Eagle Tribune - Battle Over Trade Reaches New Balance's Factory Floor

News Article

Date: Oct. 29, 2016
Location: Lawrence, MA

By Niki Tsongas

Congresswoman Niki Tsongas was in the city Friday to rally New Balance workers to her effort to require the Pentagon to shop locally when it buys athletic shoes for recruits.

"The Merrimack Valley changed the way we do manufacturing in this country and across the globe," Tsongas told about 250 New Balance employees -- most of them wearing gray and white "Made in the USA" T-shirts -- referring to the role cities like Lawrence and Lowell played in the Industrial Revolution. "We like to make things. So in Washington, we have to do everything we can to help manufacturing in the United States of America."

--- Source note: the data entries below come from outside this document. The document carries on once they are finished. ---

`src/rtl/pt_search_pkg.sv`:
```
package pt_search_pkg;
  localparam int VSID_W = 24;
  localparam int WORD_W = 32;
  localparam int HASH_W = 19;
  localparam int PIDX_W = 16;
  localparam int MEM_AW = 30;
  localparam int HBIT   = 6;

  typedef enum logic [2:0] {
    ST_IDLE,
    ST_SCAN,
    ST_DRAIN,
    ST_DECIDE,
    ST_WAIT1
  } state_e;
endpackage

```
`src/rtl/pt_hash.sv`:
```
module pt_hash
  import pt_search_pkg::*;
#(
  parameter int GRP_SH = 6
) (
  input  logic [VSID_W-1:0] vsid_i,
  input  logic [31:0]       ea_i,
  input  logic [31:0]       tbl_reg_i,
  output logic [MEM_AW-1:0] pri_grp_o,
  output logic [MEM_AW-1:0] sec_grp_o,
  output logic [WORD_W-1:0] cmp_o
);
  logic [HASH_W-1:0] mask, hash;
  logic [31:0] base, pri_off, sec_off, pri_b, sec_b;

  assign mask    = {tbl_reg_i[8:0], 10'h3FF};
  assign hash    = {{(HASH_W-PIDX_W){1'b0}}, ea_i[27:12]} ^ vsid_i[HASH_W-1:0];
  assign base    = {tbl_reg_i[31:16], 16'h0000};
  assign pri_off = 32'(hash & mask) << GRP_SH;
  assign sec_off = pri_off ^ (32'(mask) << GRP_SH);
  // table is aligned to its size, so OR acts as add
  assign pri_b   = base | pri_off;
  assign sec_b   = base | sec_off;
  assign pri_grp_o = pri_b[31:2];
  assign sec_grp_o = sec_b[31:2];
  assign cmp_o   = {1'b1, vsid_i, 1'b0, ea_i[27:22]};

  logic unused_bits;
  assign unused_bits = ^{pri_b[1:0], sec_b[1:0], tbl_reg_i[15:9], ea_i[31:28], ea_i[21:0]};
endmodule

```
`src/rtl/pt_scan_ctl.sv`:
```
module pt_scan_ctl
  import pt_search_pkg::*;
#(
  parameter int SLOTS = 8,
  localparam int SLOT_W = $clog2(SLOTS),
  localparam int IDX_W  = SLOT_W + 1,
  localparam int NSCAN  = 2 * SLOTS
) (
  input  logic              clk_i,
  input  logic              rst_ni,
  input  logic              start_i,
  input  logic              found_i,
  input  logic [IDX_W-1:0]  hit_idx_i,
  input  logic [MEM_AW-1:0] pri_grp_i,
  input  logic [MEM_AW-1:0] sec_grp_i,
  output logic              accept_o,
  output logic              busy_o,
  output logic              mem_rd_o,
  output logic [MEM_AW-1:0] mem_addr_o,
  output logic              rsp_v_o,
  output logic [IDX_W-1:0]  rsp_idx_o,
  output logic              w1_cap_o,
  output logic              done_o
);
  state_e state_q, state_d;
  logic [IDX_W-1:0] req_q;
  logic rsp_v_q, done_q;
  logic [IDX_W-1:0] rsp_idx_q;

  assign accept_o = (state_q == ST_IDLE) && start_i;
  assign busy_o   = (state_q != ST_IDLE);
  assign w1_cap_o = (state_q == ST_WAIT1);

  always_comb begin
    mem_rd_o   = 1'b0;
    mem_addr_o = '0;
    state_d    = state_q;
    unique case (state_q)
      ST_IDLE: if (start_i) state_d = ST_SCAN;
      ST_SCAN: begin
        mem_rd_o   = 1'b1;
        mem_addr_o = (req_q[SLOT_W] ? sec_grp_i : pri_grp_i)
                   | MEM_AW'({req_q[SLOT_W-1:0], 1'b0});
        if (req_q == IDX_W'(NSCAN - 1)) state_d = ST_DRAIN;
      end
      ST_DRAIN: state_d = ST_DECIDE;
      ST_DECIDE: begin
        if (found_i) begin
          mem_rd_o   = 1'b1;
          mem_addr_o = (hit_idx_i[SLOT_W] ? sec_grp_i : pri_grp_i)
                     | MEM_AW'({hit_idx_i[SLOT_W-1:0], 1'b1});
          state_d    = ST_WAIT1;
        end else begin
          state_d    = ST_IDLE;
        end
      end
      ST_WAIT1: state_d = ST_IDLE;
      default:  state_d = ST_IDLE;
    endcase
  end

  always_ff @(posedge clk_i or negedge rst_ni) begin
    if (!rst_ni) begin
      state_q   <= ST_IDLE;
      req_q     <= '0;
      rsp_v_q   <= 1'b0;
      rsp_idx_q <= '0;
      done_q    <= 1'b0;
    end else begin
      state_q   <= state_d;
      rsp_v_q   <= (state_q == ST_SCAN);
      rsp_idx_q <= req_q;
      done_q    <= ((state_q == ST_DECIDE) && !found_i) || (state_q == ST_WAIT1);
      if (accept_o) req_q <= '0;
      else if (state_q == ST_SCAN) req_q <= req_q + 1'b1;
    end
  end

  assign rsp_v_o   = rsp_v_q;
  assign rsp_idx_o = rsp_idx_q;
  assign done_o    = done_q;

  AST_NO_READ_IDLE: assert property (@(posedge clk_i) disable iff (!rst_ni)
    !busy_o |-> !mem_rd_o);
  AST_SCAN_STRIDE: assert property (@(posedge clk_i) disable iff (!rst_ni)
    (state_q == ST_SCAN && req_q[SLOT_W-1:0] != '0) |-> mem_addr_o == $past(mem_addr_o) + 2);
  AST_DONE_PULSE: assert property (@(posedge clk_i) disable iff (!rst_ni)
    done_o |=> !done_o);
endmodule

```
`src/rtl/pt_match.sv`:
```
module pt_match
  import pt_search_pkg::*;
#(
  parameter int SLOTS = 8,
  localparam int SLOT_W = $clog2(SLOTS),
  localparam int IDX_W  = SLOT_W + 1
) (
  input  logic              clk_i,
  input  logic              rst_ni,
  input  logic              clr_i,
  input  logic              rsp_v_i,
  input  logic [IDX_W-1:0]  rsp_idx_i,
  input  logic [WORD_W-1:0] rdata_i,
  input  logic [WORD_W-1:0] cmp_i,
  input  logic              w1_cap_i,
  output logic              found_o,
  output logic [IDX_W-1:0]  idx_o,
  output logic [WORD_W-1:0] word0_o,
  output logic [WORD_W-1:0] word1_o,
  output logic              dup_o
);
  logic [WORD_W-1:0] cmp_eff;
  logic match;
  logic found_q, dup_q;
  logic [IDX_W-1:0] idx_q;
  logic [WORD_W-1:0] w0_q, w1_q;

  assign cmp_eff = cmp_i | (WORD_W'(rsp_idx_i[SLOT_W]) << HBIT);
  assign match   = rsp_v_i && (rdata_i == cmp_eff);

  always_ff @(posedge clk_i or negedge rst_ni) begin
    if (!rst_ni) begin
      found_q <= 1'b0;
      dup_q   <= 1'b0;
      idx_q   <= '0;
      w0_q    <= '0;
      w1_q    <= '0;
    end else if (clr_i) begin
      found_q <= 1'b0;
      dup_q   <= 1'b0;
      idx_q   <= '0;
      w0_q    <= '0;
      w1_q    <= '0;
    end else begin
      if (match) begin
        if (!found_q) begin
          found_q <= 1'b1;
          idx_q   <= rsp_idx_i;
          w0_q    <= rdata_i;
        end else begin
          dup_q   <= 1'b1;
        end
      end
      if (w1_cap_i) w1_q <= rdata_i;
    end
  end

  assign found_o = found_q;
  assign idx_o   = idx_q;
  assign word0_o = w0_q;
  assign word1_o = w1_q;
  assign dup_o   = dup_q;

  AST_FIRST_HOLDS: assert property (@(posedge clk_i) disable iff (!rst_ni)
    (found_q && !clr_i) |=> (idx_q == $past(idx_q)) && (w0_q == $past(w0_q)));
endmodule

```
`src/rtl/pt_search.sv`:
```
module pt_search
  import pt_search_pkg::*;
#(
  parameter int SLOTS = 8,
  localparam int SLOT_W = $clog2(SLOTS),
  localparam int IDX_W  = SLOT_W + 1,
  localparam int GRP_SH = SLOT_W + 3
) (
  input  logic              clk_i,
  input  logic              rst_ni,
  input  logic              start_i,
  input  logic [VSID_W-1:0] vsid_i,
  input  logic [31:0]       ea_i,
  input  logic [31:0]       tbl_reg_i,
  output logic              busy_o,
  output logic              done_o,
  output logic              hit_o,
  output logic              secondary_o,
  output logic [SLOT_W-1:0] slot_o,
  output logic              dup_o,
  output logic [WORD_W-1:0] word0_o,
  output logic [WORD_W-1:0] word1_o,
  output logic              mem_rd_o,
  output logic [MEM_AW-1:0] mem_addr_o,
  input  logic [WORD_W-1:0] mem_rdata_i
);
  logic [VSID_W-1:0] vsid_q;
  logic [31:0] ea_q, reg_q;
  logic accept, found, rsp_v, w1_cap;
  logic [IDX_W-1:0] hit_idx, rsp_idx;
  logic [MEM_AW-1:0] pri_grp, sec_grp;
  logic [WORD_W-1:0] cmp;

  always_ff @(posedge clk_i or negedge rst_ni) begin
    if (!rst_ni) begin
      vsid_q <= '0;
      ea_q   <= '0;
      reg_q  <= '0;
    end else if (accept) begin
      vsid_q <= vsid_i;
      ea_q   <= ea_i;
      reg_q  <= tbl_reg_i;
    end
  end

  pt_hash #(.GRP_SH(GRP_SH)) u_hash (
    .vsid_i    (vsid_q),
    .ea_i      (ea_q),
    .tbl_reg_i (reg_q),
    .pri_grp_o (pri_grp),
    .sec_grp_o (sec_grp),
    .cmp_o     (cmp)
  );

  pt_scan_ctl #(.SLOTS(SLOTS)) u_ctl (
    .clk_i      (clk_i),
    .rst_ni     (rst_ni),
    .start_i    (start_i),
    .found_i    (found),
    .hit_idx_i  (hit_idx),
    .pri_grp_i  (pri_grp),
    .sec_grp_i  (sec_grp),
    .accept_o   (accept),
    .busy_o     (busy_o),
    .mem_rd_o   (mem_rd_o),
    .mem_addr_o (mem_addr_o),
    .rsp_v_o    (rsp_v),
    .rsp_idx_o  (rsp_idx),
    .w1_cap_o   (w1_cap),
    .done_o     (done_o)
  );

  pt_match #(.SLOTS(SLOTS)) u_match (
    .clk_i     (clk_i),
    .rst_ni    (rst_ni),
    .clr_i     (accept),
    .rsp_v_i   (rsp_v),
    .rsp_idx_i (rsp_idx),
    .rdata_i   (mem_rdata_i),
    .cmp_i     (cmp),
    .w1_cap_i  (w1_cap),
    .found_o   (found),
    .idx_o     (hit_idx),
    .word0_o   (word0_o),
    .word1_o   (word1_o),
    .dup_o     (dup_o)
  );

  assign hit_o       = found;
  assign secondary_o = hit_idx[SLOT_W];
  assign slot_o      = hit_idx[SLOT_W-1:0];

  AST_HBIT_GROUP: assert property (@(posedge clk_i) disable iff (!rst_ni)
    (done_o && hit_o) |-> (word0_o[HBIT] == secondary_o));
  AST_VALID_HIT: assert property (@(posedge clk_i) disable iff (!rst_ni)
    (done_o && hit_o) |-> word0_o[WORD_W-1]);
  AST_WORD1_READ: assert property (@(posedge clk_i) disable iff (!rst_ni)
    (done_o && hit_o) |-> ($past(mem_rd_o, 2) && $past(mem_addr_o[0], 2)));
  AST_DUP_ON_HIT: assert property (@(posedge clk_i) disable iff (!rst_ni)
    (done_o && !hit_o) |-> !dup_o);
  AST_MISS_EMPTY: assert property (@(posedge clk_i) disable iff (!rst_ni)
    (done_o && !hit_o) |-> (word0_o == '0 && word1_o == '0));
endmodule

```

Trade has been one of the most contentious issues in the presidential campaign as Republican Donald J. Trump and Democrat Hillary Clinton have sparred over free-trade agreements and their impact on American jobs.

Tsongas, a Lowell Democrat running for re-election to Congress, is a leading sponsor of a bill that would undo an exemption in a trade law Congress passed in World War II. The law requires the Department of Defense to buy clothing made in the United States for troops and recruits, but the exemption -- called the Berry Amendment -- allows the Pentagon to shop overseas for athletic shoes because so few were manufactured in the United States at the time.

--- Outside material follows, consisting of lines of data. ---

**src/rtl/fuse34_encoder.sv**
```systemverilog
module fuse34_encoder #(
  parameter int MAX_BYTES = 24,
  parameter int REP_BYTES = 16,
  parameter int LEN_W     = 8
) (
  input  logic             clk,
  input  logic             rst_n,
  input  logic             cmd_valid,
  output logic             cmd_ready,
  input  logic             cmd_repeat,
  input  logic [LEN_W-1:0] cmd_len,
  output logic             err,
  input  logic             in_valid,
  output logic             in_ready,
  input  logic [47:0]      in_data,
  output logic             out_valid,
  input  logic             out_ready,
  output logic [31:0]      out_data,
  output logic             out_last
);
  localparam int GRP        = 6;
  localparam int MAX_GROUPS = MAX_BYTES / GRP;
  localparam int CNT_W      = $clog2(MAX_GROUPS + 1);
  localparam int REP_WORDS  = REP_BYTES / 4;
  localparam int REP_TOTAL  = 2 * REP_WORDS;
  localparam int RIDX_W     = $clog2(REP_TOTAL);
  localparam int RW_W       = $clog2(REP_WORDS);

  typedef enum logic [1:0] {S_IDLE, S_CODE, S_RCOL, S_REMIT} state_t;

  state_t            state;
  logic [CNT_W-1:0]  left;
  logic              full, phase, err_q;
  logic [31:0]       w0, w1;
  logic [31:0]       rep [REP_WORDS];
  logic [RIDX_W-1:0] ridx;

  function automatic logic [7:0] wsum(input logic [47:0] d);
    logic [7:0] acc;
    acc = 8'd0;
    for (int i = 0; i < GRP; i++)
      acc = acc + 8'(i + 1) * 8'($countones(d[8*i +: 8]));
    return acc;
  endfunction

  wire [7:0] chk_x = in_data[7:0] ^ in_data[15:8] ^ in_data[23:16] ^
                     in_data[31:24] ^ in_data[39:32] ^ in_data[47:40];
  wire [7:0] chk_m = wsum(in_data);

  wire cmd_bad = cmd_repeat ? (cmd_len != LEN_W'(REP_BYTES))
                            : (cmd_len == '0 || (cmd_len % LEN_W'(GRP)) != '0 ||
                               cmd_len > LEN_W'(MAX_BYTES));
  wire [CNT_W-1:0] groups = CNT_W'(cmd_len / LEN_W'(GRP));

  assign cmd_ready = (state == S_IDLE);
  assign in_ready  = (state == S_CODE && !full) || state == S_RCOL;
  assign out_valid = (state == S_CODE && full) || state == S_REMIT;
  assign out_data  = (state == S_REMIT) ? rep[ridx[RW_W-1:0]] : (phase ? w1 : w0);
  assign out_last  = (state == S_REMIT) ? (ridx == RIDX_W'(REP_TOTAL - 1))
                                        : (full && phase && left == CNT_W'(1));
  assign err       = err_q;

  wire cmd_fire = cmd_valid && cmd_ready;
  wire in_fire  = in_valid && in_ready;
  wire out_fire = out_valid && out_ready;

  always_ff @(posedge clk) begin
    if (!rst_n) begin
      state <= S_IDLE;
      left  <= '0;
      full  <= 1'b0;
      phase <= 1'b0;
      err_q <= 1'b0;
      ridx  <= '0;
      w0    <= '0;
      w1    <= '0;
    end else begin
      err_q <= cmd_fire && cmd_bad;
      case (state)
        S_IDLE: if (cmd_fire && !cmd_bad) begin
          ridx  <= '0;
          full  <= 1'b0;
          phase <= 1'b0;
          left  <= groups;
          state <= cmd_repeat ? S_RCOL : S_CODE;
        end
        S_CODE: begin
          if (in_fire) begin
            w0    <= in_data[31:0];
            w1    <= {chk_m, chk_x, in_data[47:32]};
            full  <= 1'b1;
            phase <= 1'b0;
          end else if (out_fire) begin
            if (!phase) phase <= 1'b1;
            else begin
              full <= 1'b0;
              left <= left - CNT_W'(1);
              if (left == CNT_W'(1)) state <= S_IDLE;
            end
          end
        end
        S_RCOL: if (in_fire) begin
          if (ridx == RIDX_W'(REP_WORDS - 1)) begin
            ridx  <= '0;
            state <= S_REMIT;
          end else ridx <= ridx + RIDX_W'(1);
        end
        S_REMIT: if (out_fire) begin
          ridx <= ridx + RIDX_W'(1);
          if (ridx == RIDX_W'(REP_TOTAL - 1)) state <= S_IDLE;
        end
        default: state <= S_IDLE;
      endcase
    end
  end

  always_ff @(posedge clk)
    if (state == S_RCOL && in_valid) rep[ridx[RW_W-1:0]] <= in_data[31:0];

  assert_err_after_cmd_R2: assert property (@(posedge clk) disable iff (!rst_n)
    err |-> $past(cmd_valid && cmd_ready));
  assert_err_single_R2: assert property (@(posedge clk) disable iff (!rst_n)
    err |-> cmd_ready && !out_valid);
  assert_hold_R8: assert property (@(posedge clk) disable iff (!rst_n)
    out_valid && !out_ready |=> out_valid && $stable(out_data));
  assert_idle_quiet_R10: assert property (@(posedge clk) disable iff (!rst_n)
    cmd_ready |-> !in_ready && !out_valid);
  assert_first_word_R9: assert property (@(posedge clk) disable iff (!rst_n)
    (state == S_CODE && in_valid && in_ready) |=> out_valid && !out_last || !out_ready);
  assert_last_valid_R6: assert property (@(posedge clk) disable iff (!rst_n)
    out_last |-> out_valid);
endmodule

```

New Balance is unique among U.S. manufactures of athletic shoes for making a substantial amount of its shoes domestically, which for a while put it at odds with similar manufactures in opposing the proposed Trans-Pacific Partnership. The trade deal, which President Obama has called one of the most significant accomplishments of his second term, would ease trade restrictions with 11 other countries, mostly by lifting tariffs. Other U.S. shoe manufacturers support the treaty because so much of their product is made in those countries, led by Vietnam.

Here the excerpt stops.